Pero, al margen de las autoridades, una amiga comentaba que necesitaremos mucha terapia para volver a acercarnos a los demás. Ahora tenemos la impresión de que pueden estar infectados, como aquel juego del cole, “tú la llevas!”. Los zombies son los otros, y hay que rehuirlos.
Bueno, le contestaba a mi amiga, en mi caso es al revés: parto de la premisa de que la que puedo estar contagiada soy yo. O que, aunque no sea así, los demás pueden pensar que lo estoy, y no voy a ponerlos en una situación incómoda. Efectivamente, esto daría para varias sesiones de terapia: creer que la apestada eres tú. En fin, me lo guardo para hablarlo con el psicólogo. Para la literatura me guardo la historia de un repartidor de comida a domicilio, muy explotado y muy quemado (un Glovo, un Deliveroo o similares), que tenga el coronavirus, y escupa en cada uno de sus encargos antes de entregarlo.
Pagar en la caja del súper no es sencillo.
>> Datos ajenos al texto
--- src/timer_regs_pkg.sv ---
// Package: register map, field layout, reset values and codes of the timer control block
package timer_regs_pkg;

  // ==========================================================================
  // Register map (printed offsets are not all multiples of four: indices)
  // ==========================================================================
  localparam logic [7:0] CTRL_INDEX     = 8'h32;
  localparam logic [7:0] FLAGS_INDEX    = 8'h33;
  localparam logic [7:0] IRQ_STAT_INDEX = 8'h34;
  localparam logic [7:0] IRQ_EN_INDEX   = 8'h35;
  localparam logic [7:0] IRQ_CLR_INDEX  = 8'h36;
  localparam logic [7:0] EVENT_INDEX    = 8'h37;
  localparam int unsigned ADDR_W        = 12;

  // ==========================================================================
  // Control register fields
  // ==========================================================================
  localparam int unsigned CTRL_RUN_POS  = 0;
  localparam int unsigned CTRL_AUTO_POS = 1;
  localparam int unsigned CTRL_NC_LSB   = 4;
  localparam int unsigned CTRL_FF_POS   = 6;
  localparam int unsigned CTRL_OVE_POS  = 7;
  localparam logic [7:0]  CTRL_RESET    = 8'h40;

  // Status register fields
  localparam int unsigned FLAG_OVF_POS  = 7;
  localparam int unsigned FLAG_CPA_POS  = 1;
  localparam int unsigned FLAG_CPB_POS  = 0;
  localparam logic [7:0]  FLAGS_RESET   = 8'h00;

  // Interrupt status bits
  localparam int unsigned IRQ_OVF_POS   = 0;
  localparam int unsigned IRQ_CPA_POS   = 1;
  localparam int unsigned IRQ_CPB_POS   = 2;
  localparam int unsigned IRQ_W         = 3;

  // Noise filter codes and dividers
  typedef enum logic [1:0] {
    NC_OFF  = 2'h0,
    NC_DIV2 = 2'h1,
    NC_DIV4 = 2'h2,
    NC_SLOW = 2'h3
  } nc_code_t;
  localparam logic [7:0] NC_DIV_2   = 8'h01;
  localparam logic [7:0] NC_DIV_4   = 8'h03;
  localparam logic [7:0] NC_DIV_256 = 8'hFF;

  // Operating mode codes of the companion mode register
  localparam logic [2:0] MODE_TIMER_A = 3'h0;
  localparam logic [2:0] MODE_TIMER_B = 3'h1;
  localparam logic [2:0] MODE_EVENT   = 3'h2;
  localparam logic [2:0] MODE_PPG     = 3'h3;
  localparam logic [2:0] MODE_EXTTRIG = 3'h4;
  localparam logic [2:0] MODE_WINDOW  = 3'h5;

  localparam logic [15:0] COUNT_RESET = 16'h0000;

  // Overflow and capture events from the datapath
  typedef struct packed {
    logic overflow;
    logic width_capture;
    logic single_capture;
    logic duty_capture;
  } timer_events_t;

  // Control outputs toward the datapath
  typedef struct packed {
    logic       run;
    logic       flipflop_level;
    logic       auto_capture;
    logic       one_shot;
    logic       filter_tick;
    logic       filter_halt;
  } timer_ctrl_t;

endpackage

--- src/timer_control_status_regs.sv ---
// Control and status registers of the 16-bit timer, reached over APB
//
// The implementer's own choice: register access over APB.
`timescale 1ns/1ns
module timer_control_status_regs
  import timer_regs_pkg::*;
(
  // Clock and reset
  input  wire logic              ref_clk_in,
  input  wire logic              arst_n_in,
  // APB slave
  input  wire logic              psel_in,
  input  wire logic              penable_in,
  input  wire logic              pwrite_in,
  input  wire logic [ADDR_W-1:0] paddr_in,
  input  wire logic [31:0]       pwdata_in,
  input  wire logic [3:0]        pstrb_in,
  output logic                   pready_out,
  output logic [31:0]            prdata_out,
  output logic                   pslverr_out,
  // System power state, timer mode and edge selection
  input  wire logic              deep_stop_in,
  input  wire logic              low_speed_mode_in,
  input  wire logic              low_freq_tick_in,
  input  wire logic [2:0]        timer_mode_in,
  input  wire logic              double_edge_in,
  // Datapath events and input pin
  input  wire timer_events_t     events_in,
  input  wire logic              timer_pin_in,
  // Datapath control and counter
  output timer_ctrl_t            ctrl_out,
  output logic [15:0]            count_out,
  output logic                   filtered_pin_out,
  output logic                   timer_irq_out,
  output logic                   irq_out
);

  // ==========================================================================
  // Reset release
  // ==========================================================================
  logic [1:0] rst_sync_reg;
  logic       rst_n;

  always_ff @(posedge ref_clk_in or negedge arst_n_in) begin
    if (!arst_n_in) begin
      rst_sync_reg <= 2'h0;
    end else begin
      rst_sync_reg <= {rst_sync_reg[0], 1'b1};
    end
  end
  assign rst_n = rst_sync_reg[1];

  // ==========================================================================
  // APB decode
  // ==========================================================================
  logic [ADDR_W-3:0] word_index;
  logic              access;
  logic              wr_en;
  logic              rd_en;
  logic              hit;

  assign word_index = paddr_in[ADDR_W-1:2];
  assign access     = psel_in && penable_in && pready_out;
  assign wr_en      = access && pwrite_in && pstrb_in[0];
  assign rd_en      = access && !pwrite_in;

  always_comb begin
    case (word_index[7:0])
      CTRL_INDEX, FLAGS_INDEX, IRQ_STAT_INDEX,
      IRQ_EN_INDEX, IRQ_CLR_INDEX, EVENT_INDEX: hit = (word_index[ADDR_W-3:8] == '0);
      default: hit = 1'b0;
    endcase
  end

  // No wait state: pready rises in the first access cycle
  always_ff @(posedge ref_clk_in or negedge rst_n) begin
    if (!rst_n) begin
      pready_out <= 1'b0;
    end else begin
      pready_out <= psel_in && !penable_in;
    end
  end

  // Error answer travels with ready for an address outside the map
  always_ff @(posedge ref_clk_in or negedge rst_n) begin
    if (!rst_n) begin
      pslverr_out <= 1'b0;
    end else begin
      pslverr_out <= psel_in && !penable_in && !hit;
    end
  end

  // ==========================================================================
  // Control register
  // ==========================================================================
  logic       run_reg;
  logic       auto_reg;
  logic [1:0] nc_reg;
  logic       ff_reg;
  logic       ove_reg;
  logic       ctrl_wr;

  assign ctrl_wr = wr_en && hit && word_index[7:0] == CTRL_INDEX;

  // Run bit: deep stop wins over a write in the same cycle
  always_ff @(posedge ref_clk_in or negedge rst_n) begin
    if (!rst_n) begin
      run_reg <= CTRL_RESET[CTRL_RUN_POS];
    end else if (deep_stop_in) begin
      run_reg <= 1'b0;
    end else if (ctrl_wr) begin
      run_reg <= pwdata_in[CTRL_RUN_POS];
    end
  end

  // Shared capture/one-shot bit stays writable while running
  always_ff @(posedge ref_clk_in or negedge rst_n) begin
    if (!rst_n) begin
      auto_reg <= CTRL_RESET[CTRL_AUTO_POS];
    end else if (ctrl_wr) begin
      auto_reg <= pwdata_in[CTRL_AUTO_POS];
    end
  end

  // Locked fields: a running timer must not see its filter or level move under it
  always_ff @(posedge ref_clk_in or negedge rst_n) begin
    if (!rst_n) begin
      nc_reg  <= CTRL_RESET[CTRL_NC_LSB +: 2];
      ff_reg  <= CTRL_RESET[CTRL_FF_POS];
      ove_reg <= CTRL_RESET[CTRL_OVE_POS];
    end else if (ctrl_wr && !run_reg) begin
      nc_reg  <= pwdata_in[CTRL_NC_LSB +: 2];
      ff_reg  <= pwdata_in[CTRL_FF_POS];
      ove_reg <= pwdata_in[CTRL_OVE_POS];
    end
  end

  // ==========================================================================
  // Up counter; cleared only while stopped, an overflow event does not touch it
  // ==========================================================================
  always_ff @(posedge ref_clk_in or negedge rst_n) begin
    if (!rst_n) begin
      count_out <= COUNT_RESET;
    end else if (!run_reg) begin
      count_out <= COUNT_RESET;
    end else begin
      count_out <= count_out + 16'h0001;
    end
  end

  // ==========================================================================
  // Noise filter sampling
  // ==========================================================================
  logic [7:0] nc_div_reg;
  logic [7:0] nc_limit;
  logic       nc_tick;
  logic       nc_halt;
  logic [1:0] pin_hist_reg;

  assign nc_halt = low_speed_mode_in && (nc_reg == NC_DIV2 || nc_reg == NC_DIV4);

  always_comb begin
    case (nc_code_t'(nc_reg))
      NC_DIV2: nc_limit = NC_DIV_2;
      NC_DIV4: nc_limit = NC_DIV_4;
      NC_SLOW: nc_limit = NC_DIV_256;
      default: nc_limit = 8'h00;
    endcase
  end

  // Low clock /2 when slow: low_freq_tick is a pulse at the low clock rate
  // Greater-or-equal lets a shorter interval start at once after a code change
  assign nc_tick = (nc_reg == NC_OFF) ? 1'b1 :
                   (low_speed_mode_in && nc_reg == NC_SLOW) ? (low_freq_tick_in && nc_div_reg[0]) :
                   (nc_div_reg >= nc_limit);

  always_ff @(posedge ref_clk_in or negedge rst_n) begin
    if (!rst_n) begin
      nc_div_reg <= 8'h00;
    end else if (low_speed_mode_in && nc_reg == NC_SLOW) begin
      nc_div_reg <= low_freq_tick_in ? {7'h00, ~nc_div_reg[0]} : nc_div_reg;
    end else if (nc_tick || nc_halt) begin
      nc_div_reg <= 8'h00;
    end else begin
      nc_div_reg <= nc_div_reg + 8'h01;
    end
  end

  // Three equal samples accepted; a glitch shorter than two intervals is dropped
  always_ff @(posedge ref_clk_in or negedge rst_n) begin
    if (!rst_n) begin
      pin_hist_reg     <= 2'h0;
      filtered_pin_out <= 1'b0;
    end else if (nc_halt) begin
      pin_hist_reg     <= pin_hist_reg;
      filtered_pin_out <= filtered_pin_out;
    end else if (nc_reg == NC_OFF) begin
      pin_hist_reg     <= {2{timer_pin_in}};
      filtered_pin_out <= timer_pin_in;
    end else if (nc_tick) begin
      pin_hist_reg <= {pin_hist_reg[0], timer_pin_in};
      if (pin_hist_reg == {2{timer_pin_in}}) begin
        filtered_pin_out <= timer_pin_in;
      end
    end
  end

  // ==========================================================================
  // Control outputs
  // ==========================================================================
  logic auto_mode_ok;

  assign auto_mode_ok = timer_mode_in == MODE_TIMER_A || timer_mode_in == MODE_TIMER_B ||
                        timer_mode_in == MODE_EVENT || timer_mode_in == MODE_EXTTRIG ||
                        timer_mode_in == MODE_WINDOW;

  always_ff @(posedge ref_clk_in or negedge rst_n) begin
    if (!rst_n) begin
      ctrl_out <= '0;
    end else begin
      ctrl_out.run            <= run_reg;
      ctrl_out.flipflop_level <= ff_reg;
      ctrl_out.auto_capture   <= auto_reg && auto_mode_ok;
      ctrl_out.one_shot       <= auto_reg && timer_mode_in == MODE_PPG;
      ctrl_out.filter_tick    <= nc_tick && !nc_halt;
      ctrl_out.filter_halt    <= nc_halt;
    end
  end

  // ==========================================================================
  // Status flags, cleared by a read; a new event in the read cycle survives
  // ==========================================================================
  logic       flags_rd;
  logic       ev_ovf;
  logic       ev_cpa;
  logic       ev_cpb;
  logic       ovf_reg;
  logic       cpa_reg;
  logic       cpb_reg;

  assign flags_rd = rd_en && hit && word_index[7:0] == FLAGS_INDEX;
  assign ev_ovf   = events_in.overflow;
  assign ev_cpa   = events_in.width_capture && double_edge_in;
  assign ev_cpb   = (events_in.single_capture && !double_edge_in) ||
                    (events_in.duty_capture && double_edge_in);

  // Writes to the flag register are not decoded at all
  // A flag clears only when the read returned it set: read data is taken at the setup
  // edge, so an event landing there must survive to the next read
  always_ff @(posedge ref_clk_in or negedge rst_n) begin
    if (!rst_n) begin
      ovf_reg <= FLAGS_RESET[FLAG_OVF_POS];
    end else if (ev_ovf) begin
      ovf_reg <= 1'b1;
    end else if (flags_rd && prdata_out[FLAG_OVF_POS]) begin
      ovf_reg <= 1'b0;
    end
  end

  always_ff @(posedge ref_clk_in or negedge rst_n) begin
    if (!rst_n) begin
      cpa_reg <= FLAGS_RESET[FLAG_CPA_POS];
    end else if (ev_cpa) begin
      cpa_reg <= 1'b1;
    end else if (flags_rd && prdata_out[FLAG_CPA_POS]) begin
      cpa_reg <= 1'b0;
    end
  end

  always_ff @(posedge ref_clk_in or negedge rst_n) begin
    if (!rst_n) begin
      cpb_reg <= FLAGS_RESET[FLAG_CPB_POS];
    end else if (ev_cpb) begin
      cpb_reg <= 1'b1;
    end else if (flags_rd && prdata_out[FLAG_CPB_POS]) begin
      cpb_reg <= 1'b0;
    end
  end

  // Overflow interrupt request to the interrupt controller
  always_ff @(posedge ref_clk_in or negedge rst_n) begin
    if (!rst_n) begin
      timer_irq_out <= 1'b0;
    end else begin
      timer_irq_out <= ev_ovf && ove_reg;
    end
  end

  // ==========================================================================
  // Interrupt status, enable and clear
  // ==========================================================================
  logic [IRQ_W-1:0] irq_stat_reg;
  logic [IRQ_W-1:0] irq_en_reg;
  logic [IRQ_W-1:0] irq_set;
  logic [IRQ_W-1:0] irq_clr;

  assign irq_set[IRQ_OVF_POS] = ev_ovf && ove_reg;
  assign irq_set[IRQ_CPA_POS] = ev_cpa;
  assign irq_set[IRQ_CPB_POS] = ev_cpb;
  assign irq_clr = (wr_en && hit && word_index[7:0] == IRQ_CLR_INDEX) ?
                   pwdata_in[IRQ_W-1:0] : '0;

  // Set wins over a clear in the same cycle
  always_ff @(posedge ref_clk_in or negedge rst_n) begin
    if (!rst_n) begin
      irq_stat_reg <= '0;
    end else begin
      irq_stat_reg <= irq_set | (irq_stat_reg & ~irq_clr);
    end
  end

  always_ff @(posedge ref_clk_in or negedge rst_n) begin
    if (!rst_n) begin
      irq_en_reg <= '0;
    end else if (wr_en && hit && word_index[7:0] == IRQ_EN_INDEX) begin
      irq_en_reg <= pwdata_in[IRQ_W-1:0];
    end
  end

  always_ff @(posedge ref_clk_in or negedge rst_n) begin
    if (!rst_n) begin
      irq_out <= 1'b0;
    end else begin
      irq_out <= |(irq_stat_reg & irq_en_reg);
    end
  end

  // ==========================================================================
  // Read data
  // ==========================================================================
  logic [7:0] ctrl_rd;
  logic [7:0] flags_rd_val;

  always_comb begin
    ctrl_rd                      = 8'h00;
    ctrl_rd[CTRL_RUN_POS]        = run_reg;
    ctrl_rd[CTRL_AUTO_POS]       = auto_reg;
    ctrl_rd[CTRL_NC_LSB +: 2]    = nc_reg;
    ctrl_rd[CTRL_FF_POS]         = ff_reg;
    ctrl_rd[CTRL_OVE_POS]        = ove_reg;
    flags_rd_val                 = 8'h00;
    flags_rd_val[FLAG_OVF_POS]   = ovf_reg;
    flags_rd_val[FLAG_CPA_POS]   = cpa_reg;
    flags_rd_val[FLAG_CPB_POS]   = cpb_reg;
  end

  always_ff @(posedge ref_clk_in or negedge rst_n) begin
    if (!rst_n) begin
      prdata_out <= 32'h0000_0000;
    end else if (psel_in && !penable_in && !pwrite_in) begin
      // Unmapped words read zero, whatever their low address bits
      case (hit ? word_index[7:0] : 8'h00)
        CTRL_INDEX:     prdata_out <= {24'h00_0000, ctrl_rd};
        FLAGS_INDEX:    prdata_out <= {24'h00_0000, flags_rd_val};
        IRQ_STAT_INDEX: prdata_out <= {29'h0, irq_stat_reg};
        IRQ_EN_INDEX:   prdata_out <= {29'h0, irq_en_reg};
        EVENT_INDEX:    prdata_out <= {16'h0000, count_out};
        default:        prdata_out <= 32'h0000_0000;
      endcase
    end
  end

endmodule

--- config.mk ---
export PLATFORM = sky130hd
export DESIGN_NAME = timer_control_status_regs
export DESIGN_NICKNAME = d
export VERILOG_FILES = /design/src/timer_regs_pkg.sv /design/src/timer_control_status_regs.sv
export SDC_FILE = /design/constraint.sdc
export NUM_CORES = 1
export LEC_CHECK = 0
export BUFFER_PORTS_ARGS = -buffer_cell sky130_fd_sc_hd__buf_4
export CORE_ASPECT_RATIO = 0.9
export CORE_MARGIN = 1.5
export CORE_UTILIZATION = 50
export DETAILED_ROUTE_END_ITERATION = 12
export PLACE_DENSITY_LB_ADDON = 0.15
export SYNTH_ARGS = -nofsm -noshare
export SYNTH_HDL_FRONTEND = slang
export SYNTH_SLANG_ARGS = --single-unit
export TNS_END_PERCENT = 1
--- constraint.sdc ---
create_clock -name ref_clk_in -period 2.7 [get_ports ref_clk_in]
set_input_delay 0 -clock ref_clk_in [delete_from_list [all_inputs] [get_ports ref_clk_in]]
set_output_delay 0 -clock ref_clk_in [all_outputs]
set_load 0.02 [all_outputs]
== Word level (Yosys, flattened, before mapping) ==
Index checks and enable logic that the tools add are counted.
Operators by class
  reduce and logical (&&, ||, !) cells: 54
  add/subtract/negate cells: 2
  magnitude comparators: 1
  shift operators: 0
  equality and inequality tests: 21
  bitwise gates (word level): 6
  multipliers: 0
  div/mod/pow operators: 0
  mux-type cells: 24
Operator list (count)
  $eq 8x6->1 const B: 11
  $pmux 16 s5: 1
  $mux 8: 4
  $logic_and 1x1->1: 28
  $pmux 8 s3: 1
  $add 16x1->16 const B: 1
  $mux 16: 1
  $mux 1: 14
  $reduce_bool 2->1: 6
  $add 8x1->8 const B: 1
  $ge 8x8->1: 1
  $logic_or 1x1->1: 7
  $and 3x3->3: 2
  $eq 3x2->1 const B: 2
  $eq 3x3->1 const B: 2
  $logic_not 1->1: 6
  $reduce_or 6->1: 1
  $eq 2x2->1 const B: 2
  $logic_not 2->1: 2
  $mux 2: 2
  $eq 3x1->1 const B: 1
  $logic_not 3->1: 1
  $mux 3: 1
  $not 3->3: 1
  other kinds (8): 9
Storage, ports and cells
  input bits: 65
  output and inout bits: 59
  word-level logic and storage cells: 134
  flip-flop bits (word level): 86
  latch bits: 0
  memories: 0
  bits in writable memories: 0
  ROM bits: 0

== Logic depth before layout (Yosys ltp) ==
  depth in word-level cells: 10
  gate-level depth with buffers: 10
  gate-level depth less buffers: 9

== Least setup slack after synthesis ==
OpenSTA, ideal clock, no wires.
  path type: register to register
  from: reg nc_reg[0]
  to: reg nc_div_reg[3]
  cell stages (with the launch flop): 10
  slack: 0.631 ns
  clock period less this slack: 2.069 ns
  arrival: 1.954 ns
  library setup time: 0.116 ns
  buffers on the path: 1
  required time: 2.584 ns
  cells stage by stage: dfrtp_1 -> ha_1 -> inv_1 -> ha_1 -> a21oi_1 -> o21ai_0 -> a31oi_1 -> clkbuf_1 -> nand4_1 -> o311ai_0
Between the ends
  cells in the longest elaborated chain, start to end: 8
  elaborated cells between the ends (all ways): 15
  those cells by class: 1 x order compare; 4 x eq/ne; 5 x mux; 5 x reduce/logical
Ends and longest elaborated chain
  start, declared: RTL line timer_control_status_regs.sv:98  | logic [1:0] nc_reg;
  start signal, assigned: RTL line timer_control_status_regs.sv:128  | nc_reg <= CTRL_RESET[CTRL_NC_LSB +: 2];
  start signal, assigned: RTL line timer_control_status_regs.sv:132  | nc_reg <= pwdata_in[CTRL_NC_LSB +: 2];
  $eq 2x2->1 (tied with other cells): RTL line timer_control_status_regs.sv:163, timer_control_status_regs.sv:174, timer_control_status_regs.sv:180
  $pmux 8 s3: RTL line timer_control_status_regs.sv:163  | case (nc_code_t'(nc_reg))
  $ge 8x8->1: RTL line timer_control_status_regs.sv:175  | (nc_div_reg >= nc_limit);
  $mux 1: RTL line timer_control_status_regs.sv:174  | (low_speed_mode_in && nc_reg == NC_SLOW) ? (low_freq_tick_in && nc_div_reg[0]) :
  $mux 1: RTL line timer_control_status_regs.sv:173  | assign nc_tick = (nc_reg == NC_OFF) ? 1'b1 :
  $logic_or 1x1->1: RTL line timer_control_status_regs.sv:182  | end else if (nc_tick || nc_halt) begin
  $mux 8: RTL line timer_control_status_regs.sv:182
  $mux 8: RTL line timer_control_status_regs.sv:180  | end else if (low_speed_mode_in && nc_reg == NC_SLOW) begin
  end signal, assigned: RTL line timer_control_status_regs.sv:181  | nc_div_reg <= low_freq_tick_in ? {7'h00, ~nc_div_reg[0]} : nc_div_reg;
  end signal, assigned: RTL line timer_control_status_regs.sv:185  | nc_div_reg <= nc_div_reg + 8'h01;
  end, declared: RTL line timer_control_status_regs.sv:154  | logic [7:0] nc_div_reg;
Several ways; a longest one is shown, not always the timed one.
A chain may end at the register's enable or synchronous reset.

== Worst setup path after layout ==
  from: reg nc_reg[1]
  to: reg pin_hist_reg[1]
Between the ends
  cells in the longest elaborated chain, start to end: 7
  elaborated cells between the ends (all ways): 15
  those cells by class: 1 x order compare; 3 x eq/ne; 4 x mux; 1 x bitwise; 6 x reduce/logical
Ends and longest elaborated chain
  $eq 2x2->1 (tied with other cells): RTL line timer_control_status_regs.sv:163, timer_control_status_regs.sv:174
  $pmux 8 s3: RTL line timer_control_status_regs.sv:163
  $ge 8x8->1: RTL line timer_control_status_regs.sv:175
  $mux 1: RTL line timer_control_status_regs.sv:174
  $mux 1: RTL line timer_control_status_regs.sv:173
  $reduce_bool 2->1 (no line)
  $reduce_and 2->1 (no line)
  end signal, assigned: RTL line timer_control_status_regs.sv:195  | pin_hist_reg <= pin_hist_reg;
  end signal, assigned: RTL line timer_control_status_regs.sv:198  | pin_hist_reg <= {2{timer_pin_in}};
  end signal, assigned: RTL line timer_control_status_regs.sv:201  | pin_hist_reg <= {pin_hist_reg[0], timer_pin_in};
  end, declared: RTL line timer_control_status_regs.sv:158  | logic [1:0] pin_hist_reg;
Several ways; a longest one is shown, not always the timed one.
Como llevo los guantes de plástico, no puedo hacerlo con el móvil, que se activa con la huella digital. Pero sacar la tarjeta del monedero tampoco resulta fácil. Sigue lloviendo y vuelvo a casa despacio. Entonces veo un colmado abierto, pequeño, sin mucha variedad. ¿Y si por un casual...? Sí, tienen papel higiénico. Compro un paquete, nada más. Quiero tener una excusa para salir a la calle de vez en cuando.